7月13日,由重庆动身到成都,当晚宿于内江。14日傍晚抵家中,这一天正好是陈竹隐39岁生日,亲朋来了一些,正待开筵,见他回来,皆大欢喜。
孩子们情况尚好。两个男孩基本痊愈,小女孩在成都市立医院治疗,医院里的刘云波医师和陈竹隐是中学同学,为人善良慷慨,朱家有人生病都找她医治,她对他们也特别照拂。朱自清的小女孩病情危险,亏她把自己存着的特效药拿出来,抢救了一条小生命,她知道教书匠穷,一个钱也不要。后来,朱自清拟了一副对联送她,曰“生死人而肉白骨,保赤子如拯斯民”。字是特地请叶圣陶写的。

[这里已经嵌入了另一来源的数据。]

From an optimization exercise on the open Yosys and OpenROAD flow, aimed at small area, a short achievable clock period and few clock cycles; shortcuts taken in it are not production practice.

Setup of run 1:
Design sqrt_u32, start of the top module:
module sqrt_u32(
        input             clk,
        input             rst_n,
        input             vld_in,
        input      [31:0] x,
        output reg        vld_out,
        output     [15:0] y
    );
    reg          busy;
    reg [2:0]    c;                         
    reg [16:0]   r;                         
    reg [13:0]   xh;                        
    reg [15:0]   z;                         
    assign y = z;
    function [32:0] step(input [32:0] rq, input [1:0] xx);
        reg [18:0] a;
        reg [18:0] b;
        reg [18:0] d;
        reg        s;
        begin
            s = rq[32];
            a = {rq[32:16], xx};
            b = {{2{~s}}, rq[14:0] ^ {15{~s}}, 1'b1, s};
            d = a + b + {18'd0, ~s};
            step = {d[16:0], rq[14:0], ~d[18]};
        end
    endfunction
    function [18:0] first(input [3:0] top);
        begin
            case (top)
            4'd0: first = {17'h1ffff, 2'd0};
            4'd1: first = {17'h00000, 2'd1};
            4'd2: first = {17'h00001, 2'd1};
            4'd3: first = {17'h00002, 2'd1};
            4'd4: first = {17'h1fffb, 2'd2};
            4'd5: first = {17'h1fffc, 2'd2};
            4'd6: first = {17'h1fffd, 2'd2};
            4'd7: first = {17'h1fffe, 2'd2};
            4'd8: first = {17'h1ffff, 2'd2};
            4'd9: first = {17'h00000, 2'd3};
            4'd10: first = {17'h00001, 2'd3};
            4'd11: first = {17'h00002, 2'd3};
            4'd12: first = {17'h00003, 2'd3};
            4'd13: first = {17'h00004, 2'd3};
            4'd14: first = {17'h00005, 2'd3};
            4'd15: first = {17'h00006, 2'd3};
            default: first = 19'd0;
            endcase
        end
    endfunction
  ...
==> module sqrt_u32, before the edit <==
module sqrt_u32(
        input             clk,
        input             rst_n,
        input             vld_in,
        input      [31:0] x,
        output reg        vld_out,
        output     [15:0] y
    );
    reg          busy;
    reg [2:0]    c;                         
    reg [16:0]   r;                         
    reg [13:0]   xh;                        
    reg [15:0]   z;                         
    assign y = z;
    function [32:0] step(input [32:0] rq, input [1:0] xx);
        reg [18:0] a;
        reg [18:0] b;
        reg [18:0] d;
        reg        s;
        begin
            s = rq[32];
            a = {rq[32:16], xx};
            b = {{2{~s}}, rq[14:0] ^ {15{~s}}, 1'b1, s};
            d = a + b + {18'd0, ~s};
            step = {d[16:0], rq[14:0], ~d[18]};
        end
    endfunction
    function [18:0] first(input [3:0] top);
        begin
            case (top)
            4'd0: first = {17'h1ffff, 2'd0};
            4'd1: first = {17'h00000, 2'd1};
            4'd2: first = {17'h00001, 2'd1};
            4'd3: first = {17'h00002, 2'd1};
            4'd4: first = {17'h1fffb, 2'd2};
            4'd5: first = {17'h1fffc, 2'd2};
            4'd6: first = {17'h1fffd, 2'd2};
            4'd7: first = {17'h1fffe, 2'd2};
            4'd8: first = {17'h1ffff, 2'd2};
            4'd9: first = {17'h00000, 2'd3};
            4'd10: first = {17'h00001, 2'd3};
            4'd11: first = {17'h00002, 2'd3};
            4'd12: first = {17'h00003, 2'd3};
            4'd13: first = {17'h00004, 2'd3};
            4'd14: first = {17'h00005, 2'd3};
            4'd15: first = {17'h00006, 2'd3};
            default: first = 19'd0;
            endcase
        end
    endfunction
    wire [14:0] valid = {1'b0, c >= 3'd6, c >= 3'd6, c >= 3'd5, c >= 3'd5, c >= 3'd4, c >= 3'd4, c >= 3'd3, c >= 3'd3, c >= 3'd2, c >= 3'd2, c >= 3'd1, c >= 3'd1, 1'b1, 1'b1};
    wire [18:0] ld = first(x[31:28]);
    reg [32:0] it;                          
    integer k;
    always @* begin
        it = {r, 1'b0, z[14:0] & valid};
        for (k = 0; k < 2; k = k + 1)
            it = step(it, {xh[13-k], z[15-k]});
    end
    always @(posedge clk or negedge rst_n) begin
        if (!rst_n) begin
            busy    <= 1'b0;
            vld_out <= 1'b0;
        end else begin
            vld_out <= busy && c == 3'd6;
            if (!busy)
                busy <= vld_in;
            else if (c == 3'd6)
                busy <= 1'b0;
        end
    end
    always @(posedge clk) begin
        if (!busy) begin
            r  <= ld[18:2];
            xh <= {x[27], x[25], x[23], x[21], x[19], x[17], x[15], x[13], x[11], x[9], x[7], x[5], x[3], x[1]};
            z  <= {x[26], x[24], x[22], x[20], x[18], x[16], x[14], x[12], x[10], x[8], x[6], x[4], x[2], x[0], ld[1:0]};
            c  <= 3'd0;
        end else begin
            r  <= it[32:16];
            xh <= xh << 2;
            z  <= {z[13:0], it[1:0]};
            c  <= c + 3'd1;
        end
    end
endmodule
clock: 10.0 ns
lec_check: 0
cap_margin: 20
core_margin: 2
core_utilization: 40
slew_margin: 20
standard.sh (not shown) runs the stock make flow with config.mk's settings and CLKGATE_MAP_FILE= SYNTH_SCRIPT=/design/flow/synth_recipe.tcl, a recipe that flattens the netlist after the stock synthesis.
==> flow/flow/run.sh <==
#!/bin/bash
set -euo pipefail
MARGIN=$(cat flow/margin.txt)
bash standard.sh \
  "SETUP_SLACK_MARGIN=$MARGIN" \
  "BUFFER_PORTS_ARGS=-buffer_cell sky130_fd_sc_hd__buf_1" \
  finish > standard.log 2>&1
==> flow/flow/margin.txt <==
6.2
Run 1: all stages complete, timing, DRC and antenna checks passed
diff inputs: run 1 => run 5
--- a/flow/design.v
+++ b/flow/design.v
@@ -48,12 +48,25 @@
             endcase
         end
     endfunction
-    wire [14:0] valid = {1'b0, c >= 3'd6, c >= 3'd6, c >= 3'd5, c >= 3'd5, c >= 3'd4, c >= 3'd4, c >= 3'd3, c >= 3'd3, c >= 3'd2, c >= 3'd2, c >= 3'd1, c >= 3'd1, 1'b1, 1'b1};
+    function [14:0] valid(input [2:0] cyc);
+        begin
+            case (cyc)
+            3'd0: valid = 15'b000000000000011;
+            3'd1: valid = 15'b000000000001111;
+            3'd2: valid = 15'b000000000111111;
+            3'd3: valid = 15'b000000011111111;
+            3'd4: valid = 15'b000001111111111;
+            3'd5: valid = 15'b000111111111111;
+            3'd6: valid = 15'b011111111111111;
+            default: valid = 15'h7fff;
+            endcase
+        end
+    endfunction
     wire [18:0] ld = first(x[31:28]);
     reg [32:0] it;                          
     integer k;
     always @* begin
-        it = {r, 1'b0, z[14:0] & valid};
+        it = {r, 1'b0, z[14:0] & valid(c)};
         for (k = 0; k < 2; k = k + 1)
             it = step(it, {xh[13-k], z[15-k]});
     end
Notes after the runs:
Run 1 and run 5 ended up with roughly the same part of the Yosys area used for sequential elements. In run 5 the routed wire length turned out 1.2% higher than in run 1. Run comparison: run 5 end point of the critical path z[0]; run 1 end point of the critical path r[15]. Taking run 1 as the reference, in run 5 layout-stage area growth over the synthesis result picked up an extra 2.2 points; global routing usage summed across all routing layers picked up an extra 0.80 points; total placed cells including tap cells picked up an extra 5. Between run 5 and run 1, clock buffer count is higher for run 1, run 5 comes in under that. As far as clock sink count goes, run 5 and run 1 are indistinguishable; the numbers are identical.
Function was not checked in any run of this note: the RTL went through the layout flow alone.

==> separate check: timing with driven ports <==
Ports are ideal in the flow. The routed layouts listed here were re-timed in OpenROAD.
Step 1 sets driving cells, clkbuf_16 on the clock port and buf_2 on the other inputs (assumed; they add their load-dependent delay and slew).
Step 2 times the ports against the registers' clock, not the clock port: input delays grow and output delays shrink by t, the midpoint of the rising clock arrivals with the driver on.
Three values: ideal, step 1, step 2; two values: the first two.
| run | t (ns) | setup WS [ns] | clock arrival spread, ns | worst slew at a driven data input, ns | pins driven straight from the clock port |
|---|---|---|---|---|---|
| run 1 | 0.342 | 5.110 / 5.110 / 5.110 | 0.008 / 0.008 | 0.04 | 1 |
| run 5 | 0.350 | 5.107 / 5.107 / 5.107 | 0.009 / 0.008 | 0.04 | 1 |
After both steps every run listed still meets setup and hold.
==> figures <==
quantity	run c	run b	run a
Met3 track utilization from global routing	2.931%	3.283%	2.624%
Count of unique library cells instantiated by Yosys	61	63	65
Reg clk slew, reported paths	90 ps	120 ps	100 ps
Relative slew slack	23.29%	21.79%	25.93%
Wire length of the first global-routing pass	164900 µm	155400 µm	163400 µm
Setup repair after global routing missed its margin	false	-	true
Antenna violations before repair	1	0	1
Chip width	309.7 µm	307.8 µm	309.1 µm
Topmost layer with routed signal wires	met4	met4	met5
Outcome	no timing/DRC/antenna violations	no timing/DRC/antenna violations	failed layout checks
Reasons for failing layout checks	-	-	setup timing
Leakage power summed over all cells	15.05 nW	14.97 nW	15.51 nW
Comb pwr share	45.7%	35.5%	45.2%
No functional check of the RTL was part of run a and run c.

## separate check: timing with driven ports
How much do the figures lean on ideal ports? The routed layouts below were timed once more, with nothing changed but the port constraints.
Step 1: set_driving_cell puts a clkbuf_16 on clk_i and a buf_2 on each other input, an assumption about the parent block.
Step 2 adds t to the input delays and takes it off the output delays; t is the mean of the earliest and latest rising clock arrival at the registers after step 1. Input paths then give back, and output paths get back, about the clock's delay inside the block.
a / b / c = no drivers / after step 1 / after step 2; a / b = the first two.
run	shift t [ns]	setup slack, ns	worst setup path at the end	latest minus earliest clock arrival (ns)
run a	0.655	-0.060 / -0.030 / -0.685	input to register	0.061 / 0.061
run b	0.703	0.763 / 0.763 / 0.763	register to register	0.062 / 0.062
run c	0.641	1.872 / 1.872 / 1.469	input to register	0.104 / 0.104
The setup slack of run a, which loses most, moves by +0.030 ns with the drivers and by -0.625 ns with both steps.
From an optimization exercise on the open Yosys and OpenROAD flow, aimed at small area; shortcuts taken in it are not production practice. Only simulation tests tie the RTL to the original design; equivalence was not proved. No driver is modelled on the clock port, so clocking that relies on it looks cheaper here than on a real chip. Power figures rest on the tool's default switching activity, not on a simulated workload.

## run G
==> flow/design.v (excerpt) <==
module ALUSystem(
input[2:0] RF_O1Sel,
input[2:0] RF_O2Sel,
input[1:0] RF_FunSel,
input[3:0] RF_RSel,
input[3:0] RF_TSel,
input[3:0] ALU_FunSel,
input[1:0] ARF_OutASel,
input[1:0] ARF_OutBSel,
input[1:0] ARF_FunSel,
input[3:0] ARF_RSel,
input      IR_LH,
input      IR_Enable,
input[1:0] IR_FunSel,
input      Mem_WR,
input      Mem_CS,
input[1:0] MuxASel,
input[1:0] MuxBSel,
input      MuxCSel,
input      Clock,
input [7:0] Mem_RData,
output [7:0] RF_O1,
output [7:0] RF_O2,
output [7:0] ALU_Out,
output [3:0] ALU_FlagOut,
output [7:0] ARF_OutA,
output [7:0] ARF_OutB,
output [15:0] IR_Out,
output [7:0] MuxAOut,
output [7:0] MuxBOut,
output [7:0] MuxCOut
);
Size: roughly 980 cells after synthesis, roughly 160 flip-flops, about 0.0088 sq mm of cells after synthesis.
Settings: LEC_CHECK=0, ABC_AREA=1, CAP_MARGIN=20, CORE_MARGIN=2, CORE_UTILIZATION=40, SLEW_MARGIN=20, SYNTH_HIERARCHICAL=1, SYNTH_MINIMUM_KEEP_SIZE=0; clock period 4.5 ns.
standard.sh (not shown) runs the stock make flow with config.mk's settings and CLKGATE_MAP_FILE= SYNTH_SCRIPT=/design/flow/synth_recipe.tcl, a recipe that flattens the netlist after the stock synthesis.
==> flow/flow/run.sh <==
#!/bin/bash
# Own layout flow: the standard layout (standard.sh), changed in three ways:
#  - synthesis maps the logic with an area-oriented ABC script (flow/abc_area.script),
#    and leaves adders to it rather than to the half- and full-adder cells;
#    everything else in synthesis, registers included, is the standard synthesis;
#  - every input and output port gets a buffer of the smallest buffer cell, buf_1;
#  - the clock tree uses small clock buffers and no dummy loads.
# Each tool's full output goes to a log file of its own in this folder.
set -euo pipefail
W=$PWD

# Synthesis: the standard scripts, with only the ABC area script replaced.
rm -rf "$W/own_scripts"
cp -r "$FLOW_HOME/scripts" "$W/own_scripts"
cp "$W/flow/abc_area.script" "$W/own_scripts/abc_area.script"
bash standard.sh SCRIPTS_DIR="$W/own_scripts" ABC_AREA=1 ADDER_MAP_FILE= synth > "$W/synth.log" 2>&1

# The rest of the standard layout.
bash standard.sh \
  "BUFFER_PORTS_ARGS=-buffer_cell sky130_fd_sc_hd__buf_1" \
  "CTS_ARGS=-sink_clustering_enable -repair_clock_nets -dont_use_dummy_load -buf_list {sky130_fd_sc_hd__clkbuf_4 sky130_fd_sc_hd__clkbuf_8}" \
  finish > "$W/layout.log" 2>&1
==> flow/flow/abc_area.script <==
strash
&get -n
&fraig -x
&put
scorr
dc2
strash
&get -n
&dch -f
&nf -R 1000
&put
&get -n
&dch -f
&nf -R 1000
&put
&get -n
&dch -f
&nf -R 1000
&put
&get -n
&dch -f
&nf -R 1000
&put
&get -n
&dch -f
&nf -R 1000
&put
&get -n
&dch -f
&nf -R 1000
&put
&get -n
&dch -f
&nf -R 1000
&put
&get -n
&dch -f
&nf -R 1000
&put
Relative to run G, the following input files were edited for run D:
--- a/flow/flow/run.sh
+++ b/flow/flow/run.sh
@@ -1,3 +1,3 @@
 #!/bin/bash
-# Own layout flow: the standard layout (standard.sh), changed in three ways:
+# Own layout flow: the standard layout (standard.sh), changed in these ways:
 #  - synthesis maps the logic with an area-oriented ABC script (flow/abc_area.script),
@@ -6,3 +6,5 @@
 #  - every input and output port gets a buffer of the smallest buffer cell, buf_1;
-#  - the clock tree uses small clock buffers and no dummy loads.
+#  - the clock tree uses small clock buffers and no dummy loads;
+#  - after global routing, cells on paths with slack to spare are downsized
+#    (RECOVER_POWER).
 # Each tool's full output goes to a log file of its own in this folder.
@@ -21,2 +23,3 @@
   "CTS_ARGS=-sink_clustering_enable -repair_clock_nets -dont_use_dummy_load -buf_list {sky130_fd_sc_hd__clkbuf_4 sky130_fd_sc_hd__clkbuf_8}" \
+  RECOVER_POWER=100 \
   finish > "$W/layout.log" 2>&1
--- outcome ---
In run D the implementation completed, yet the final layout does not meet the checks, the culprit being max-capacitance violations, max-slew violations. Of run G and run D, run G shows the higher layout overhead on the synthesized area, with run D below it. Worst hold slack essentially unchanged between run G and run D. Looking at run G and run D, the wire length reported by the detailed router is a wash.


## run 1
ALUSystem, a different RTL version from the one above (not shown whole).
Size in the first run: about 950 cells after synthesis, about 160 flip-flops, ~0.0086 mm^2 of cells after synthesis.
export LEC_CHECK = 0
export ABC_AREA = 1
export CAP_MARGIN = 20
export CORE_MARGIN = 2
export CORE_UTILIZATION = 50
export GPL_TIMING_DRIVEN = 0
export SLEW_MARGIN = 20
export SYNTH_HIERARCHICAL = 1
export SYNTH_MINIMUM_KEEP_SIZE = 0
create_clock -name core_clock -period 4.5 [get_ports {Clock}]
==> flow/flow/run.sh <==
#!/bin/bash
# Own layout flow: the standard layout (standard.sh), changed in these ways:
#  - synthesis maps the logic with an area-oriented ABC script (flow/abc_area.script),
#    and leaves adders to it rather than to the half- and full-adder cells;
#    everything else in synthesis, registers included, is the standard synthesis;
#  - every input and output port gets a buffer of the smallest buffer cell, buf_1;
#  - the clock tree uses clkbuf_4 buffers and no dummy loads; the buffers whose
#    flip-flops would see too slow a clock edge are upsized to clkbuf_8
#    (flow/post_cts.tcl).
# Each tool's full output goes to a log file of its own in this folder.
set -euo pipefail
W=$PWD

# Synthesis: the standard scripts, with only the ABC area script replaced.
rm -rf "$W/own_scripts"
cp -r "$FLOW_HOME/scripts" "$W/own_scripts"
cp "$W/flow/abc_area.script" "$W/own_scripts/abc_area.script"
bash standard.sh SCRIPTS_DIR="$W/own_scripts" ABC_AREA=1 ADDER_MAP_FILE= synth > "$W/synth.log" 2>&1

# The rest of the standard layout.
bash standard.sh \
  "BUFFER_PORTS_ARGS=-buffer_cell sky130_fd_sc_hd__buf_1" \
  "CTS_ARGS=-sink_clustering_enable -repair_clock_nets -dont_use_dummy_load -buf_list {sky130_fd_sc_hd__clkbuf_4}" \
  "POST_CTS_TCL=$W/flow/post_cts.tcl" \
  finish > "$W/layout.log" 2>&1
==> flow/flow/post_cts.tcl <==
# Run by the CTS step after its own work (POST_CTS_TCL): the clock tree is
# built of clkbuf_4; each clock buffer that drives a flip-flop clock pin whose
# slew is over the target is upsized to clkbuf_8, and the placement is
# legalized again.
proc my_fix_clock_slew { target } {
  estimate_parasitics -placement
  set up {}
  foreach pin [get_pins -hierarchical */CLK] {
    if {[get_property $pin slew_max] > $target} {
      set net [get_nets -of_objects $pin]
      foreach drv [get_pins -of_objects $net -filter "direction==output"] {
        set inst [get_cells -of_objects $drv]
        set name [get_property $inst name]
        if {[get_property [get_lib_cells -of_objects $inst] name] == "sky130_fd_sc_hd__clkbuf_4"} {
          dict set up $name 1
        }
      }
    }
  }
  foreach name [dict keys $up] {
    replace_cell [get_cells $name] sky130_fd_sc_hd__clkbuf_8
  }
  puts "my_fix_clock_slew: upsized [dict size $up] clock buffers"
}
my_fix_clock_slew 0.110
detailed_placement
check_placement -verbose
estimate_parasitics -placement
report_clock_min_period
Scripts as last shown in full above: flow/flow/abc_area.script
Run 1: done, clean on timing, DRC and antenna
For run 2, these inputs were changed with respect to run 1:
- CORE_UTILIZATION: 50 -> 55
--- a/flow/flow/post_cts.tcl
+++ b/flow/flow/post_cts.tcl
@@ -23,5 +23,5 @@
   puts "my_fix_clock_slew: upsized [dict size $up] clock buffers"
 }
-my_fix_clock_slew 0.110
+my_fix_clock_slew 0.120
 detailed_placement
 check_placement -verbose
Notes after the runs:
The final cell count of run 2 is lower than that of run 1. Run 2 went all the way through the flow, and no timing, DRC or antenna check failed. When the final numbers for run 2 and run 1 were put side by side, the post-route minimum period turned out to be greater in run 2. Max total routing usage reported by global routing across run 2 and run 1: run 2. Run 1 leaves more setup margin than run 2.
Relative to run 2, the following input files were edited for run 3:
- CORE_UTILIZATION changed from 55 to 50
- GPL_TIMING_DRIVEN removed (was 0)
--- a/flow/flow/post_cts.tcl
+++ b/flow/flow/post_cts.tcl
@@ -23,5 +23,5 @@
   puts "my_fix_clock_slew: upsized [dict size $up] clock buffers"
 }
-my_fix_clock_slew 0.120
+my_fix_clock_slew 0.110
 detailed_placement
 check_placement -verbose
==> results.txt <==
The run with more setup slack is run 3; run 2 has less.
Looking at capture point of the worst path, the alu[4]$_DFF_P_ result is from run 3; the alu[3]$_DFF_P_ one comes from run 2.
Summary: via count, run 3 worse than run 2
For the relative contribution of the clock network to total power, run 3 came in 1.2 points higher than run 2 did.
Compared with run 2, run 3 shows a worst hold slack that is 0.018 ns lower.


Setup of exp/violet:
ALUSystem, a different RTL version from the one above (not shown whole).
For scale: ~160 flip-flops, about 130 I/O pins, roughly 8600 um2 of cells after synthesis.
Design ALUSystem, start of the top module:
module ALUSystem(
input[2:0] RF_O1Sel,
input[2:0] RF_O2Sel,
input[1:0] RF_FunSel,
input[3:0] RF_RSel,
input[3:0] RF_TSel,
input[3:0] ALU_FunSel,
input[1:0] ARF_OutASel,
input[1:0] ARF_OutBSel,
input[1:0] ARF_FunSel,
input[3:0] ARF_RSel,
input      IR_LH,
input      IR_Enable,
input[1:0] IR_FunSel,
input      Mem_WR,
input      Mem_CS,
input[1:0] MuxASel,
input[1:0] MuxBSel,
input      MuxCSel,
input      Clock,
input [7:0] Mem_RData,
output [7:0] RF_O1,
output [7:0] RF_O2,
output [7:0] ALU_Out,
output [3:0] ALU_FlagOut,
output [7:0] ARF_OutA,
output [7:0] ARF_OutB,
output [15:0] IR_Out,
output [7:0] MuxAOut,
output [7:0] MuxBOut,
output [7:0] MuxCOut
);
clock: 4.5 ns
lec_check: 0
abc_area: 1
cap_margin: 20
core_margin: 2
core_utilization: 40
slew_margin: 20
synth_hierarchical: 1
synth_minimum_keep_size: 0
==> flow/flow/run.sh <==
#!/bin/bash
# Own layout flow: the standard layout (standard.sh), changed in three ways:
#  - synthesis maps the logic with an area-oriented ABC script (flow/abc_area.script),
#    and leaves adders to it rather than to the half- and full-adder cells;
#    everything else in synthesis, registers included, is the standard synthesis;
#  - every input and output port gets a buffer of the smallest buffer cell, buf_1;
#  - the clock tree uses small clock buffers and no dummy loads.
# Each tool's full output goes to a log file of its own in this folder.
set -euo pipefail
W=$PWD

# Synthesis: the standard scripts, with only the ABC area script replaced.
rm -rf "$W/own_scripts"
cp -r "$FLOW_HOME/scripts" "$W/own_scripts"
cp "$W/flow/abc_area.script" "$W/own_scripts/abc_area.script"
bash standard.sh SCRIPTS_DIR="$W/own_scripts" ABC_AREA=1 ADDER_MAP_FILE= synth > "$W/synth.log" 2>&1

# The rest of the standard layout.
bash standard.sh \
  "BUFFER_PORTS_ARGS=-buffer_cell sky130_fd_sc_hd__buf_1" \
  "CTS_ARGS=-sink_clustering_enable -repair_clock_nets -dont_use_dummy_load -buf_list {sky130_fd_sc_hd__clkbuf_4 sky130_fd_sc_hd__clkbuf_8}" \
  finish > "$W/layout.log" 2>&1
Scripts as last shown in full above: flow/flow/abc_area.script
> inputs changed (exp/violet -> exp/delta)
diff --git a/flow/flow/run.sh b/flow/flow/run.sh
--- a/flow/flow/run.sh
+++ b/flow/flow/run.sh
@@ -2 +2 @@
-# Own layout flow: the standard layout (standard.sh), changed in three ways:
+# Own layout flow: the standard layout (standard.sh), changed in these ways:
@@ -7 +7,3 @@
-#  - the clock tree uses small clock buffers and no dummy loads.
+#  - the clock tree uses clkbuf_4 buffers and no dummy loads; the buffers whose
+#    flip-flops would see too slow a clock edge are upsized to clkbuf_8
+#    (flow/post_cts.tcl).
@@ -21 +23,2 @@
-  "CTS_ARGS=-sink_clustering_enable -repair_clock_nets -dont_use_dummy_load -buf_list {sky130_fd_sc_hd__clkbuf_4 sky130_fd_sc_hd__clkbuf_8}" \
+  "CTS_ARGS=-sink_clustering_enable -repair_clock_nets -dont_use_dummy_load -buf_list {sky130_fd_sc_hd__clkbuf_4}" \
+  "POST_CTS_TCL=$W/flow/post_cts.tcl" \
==> flow/flow/post_cts.tcl (new file) <==
# Run by the CTS step after its own work (POST_CTS_TCL): the clock tree is
# built of clkbuf_4; each clock buffer that drives a flip-flop clock pin whose
# slew is over the target is upsized to clkbuf_8, and the placement is
# legalized again.
proc my_fix_clock_slew { target } {
  estimate_parasitics -placement
  set up {}
  foreach pin [get_pins -hierarchical */CLK] {
    if {[get_property $pin slew_max] > $target} {
      set net [get_nets -of_objects $pin]
      foreach drv [get_pins -of_objects $net -filter "direction==output"] {
        set inst [get_cells -of_objects $drv]
        set name [get_property $inst name]
        if {[get_property [get_lib_cells -of_objects $inst] name] == "sky130_fd_sc_hd__clkbuf_4"} {
          dict set up $name 1
        }
      }
    }
  }
  foreach name [dict keys $up] {
    replace_cell [get_cells $name] sky130_fd_sc_hd__clkbuf_8
  }
  puts "my_fix_clock_slew: upsized [dict size $up] clock buffers"
}
my_fix_clock_slew 0.110
detailed_placement
check_placement -verbose
estimate_parasitics -placement
report_clock_min_period
Results
The final layout from exp/delta, which completed every stage, passed the timing, DRC and antenna checks at the end of the flow.
Measured against each other, exp/violet and exp/delta differ in share of the clock period used by the worst path, the higher figure coming from exp/violet.
Reported for exp/violet and exp/delta, number of distinct library cell variants in the gate-level netlist after synthesis turned out identical to the last digit.
NOTE: worst hold path cell count in exp/delta falls short of that of exp/violet
Delta (exp/delta minus exp/violet): share of power burned in registers picked up an extra 0.8 points; count of fill cells added during filler insertion neither gained nor lost much; area of combinational cells with multiple inputs neither gained nor lost much.
Routed wire length: exp/violet and exp/delta compared, higher one is exp/violet
Relative area change from synthesis to final layout, exp/violet and exp/delta, higher one = exp/violet.
exp/violet -> exp/delta: number of sinks driven by the clock tree flat
Edits applied to the flow inputs when going from exp/delta to exp/yarrow:
diff --git a/flow/flow/run.sh b/flow/flow/run.sh
--- a/flow/flow/run.sh
+++ b/flow/flow/run.sh
@@ -7,3 +7 @@
-#  - the clock tree uses clkbuf_4 buffers and no dummy loads; the buffers whose
-#    flip-flops would see too slow a clock edge are upsized to clkbuf_8
-#    (flow/post_cts.tcl).
+#  - the clock tree uses small clock buffers and no dummy loads.
@@ -23,2 +21 @@
-  "CTS_ARGS=-sink_clustering_enable -repair_clock_nets -dont_use_dummy_load -buf_list {sky130_fd_sc_hd__clkbuf_4}" \
-  "POST_CTS_TCL=$W/flow/post_cts.tcl" \
+  "CTS_ARGS=-sink_clustering_enable -repair_clock_nets -dont_use_dummy_load -buf_list {sky130_fd_sc_hd__clkbuf_4 sky130_fd_sc_hd__clkbuf_8}" \
removed: flow/flow/post_cts.tcl
Findings:
Clock slew at the register clock pins of the worst setup and hold paths ended up 0.02 ns lower on exp/yarrow than on exp/delta. exp/yarrow vs. exp/delta: reported leakage power went up 0.58%; layout filler cell count now sits at about the same level; length in cells of the worst reg-to-reg path level; setup slack lower; fmax lost about 1%. No stage failed in exp/yarrow, and the final checks on the layout all came back clean.

==> static timing again, ports no longer ideal <==
The flow's constraints put no driver on any port. The routed layouts listed below were extracted and timed again, unchanged, in two steps.
Step 1, drivers: a clkbuf_16 drives Clock and a buf_2 each remaining input, both assumed.
Step 2 moves the port delays by t, midway between the first and last clock arrival at a register: inputs arrive t later, outputs are due t later. That takes back most of the time a late clock gives input paths.
a / b / c = ideal / step 1 / step 2; a / b = the first two.
run	shift t [ns]	setup slack, ns	worst setup path at the end	clock arrival spread, ns
run G	0.480	0.312 / 0.312 / -0.076	input to register	0.042 / 0.042
run D	0.477	0.291 / 0.291 / -0.087	input to register	0.041 / 0.041
run 1	0.578	0.281 / 0.281 / -0.247	input to register	0.038 / 0.037
run 2	0.578	0.260 / 0.260 / -0.239	input to register	0.039 / 0.038
run 3	0.603	0.521 / 0.521 / 0.058	input to register	0.031 / 0.032
exp/violet	0.484	0.276 / 0.276 / -0.113	input to register	0.038 / 0.038
exp/delta	0.616	0.320 / 0.320 / -0.126	input to register	0.035 / 0.034
exp/yarrow	0.484	0.276 / 0.276 / -0.113	input to register	0.038 / 0.038
For run 1, which loses most, drivers alone change the setup slack by 0.000 ns; drivers and shift together by -0.528 ns.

1944年,是世界反法西斯战争取得重大胜利的一年。苏联红军收复了全部国土,并把战争推进到德国及其占领国的土地;英美军队也在法国诺曼底登陆,开辟了第二战场;美军已占领马绍尔群岛开始威胁日本本土。1944年,也是日本加速进攻中国的一年,日本为了挽救其海上交通线被切断危险,因此急于打通从中国东北到广州和南宁的大陆通道,以援救其入侵南洋的孤军。于是在3月间发动了对豫、湘、桂地区的进攻,在国民党反动政府的积极反共消极抗战的政策指法下,国民党军队一触即溃,使大片国土沦丧敌手,无数同胞惨遭蹂躏。朱自清对国民党妥协投降的真相不甚了解,但对抗战却抱有坚定的信心和希型,无论个人生活怎样艰苦他都毫无怨言,虽然时局相当艰危,他的信心也绝不动摇。他认定,抗战胜利之日,即是中国新生之时,他渴望抗战烽火能够锻炼出一个独立强大的新中国来。一天,他在报恩寺的小平房里,怀着兴奋的心情写一篇文章。他在雪白的稿纸上,先写上题目:《新中国在望中》,接着,就迅疾地写下去:抗战的中国在我们的手里,胜利的中国在我们的面前,新生的中国在我们的望中。
中国要从工业化中新生。我们要自己制造飞机,坦克车,军舰;我们要有自己的天,自己的地,自己的海。
我们要有无数的“机器的奴隶”给我们工作:穿的、吃的,住的,代步的,都教它们做出来。我们用机器制造幸福,不靠神圣以及不可知的力量。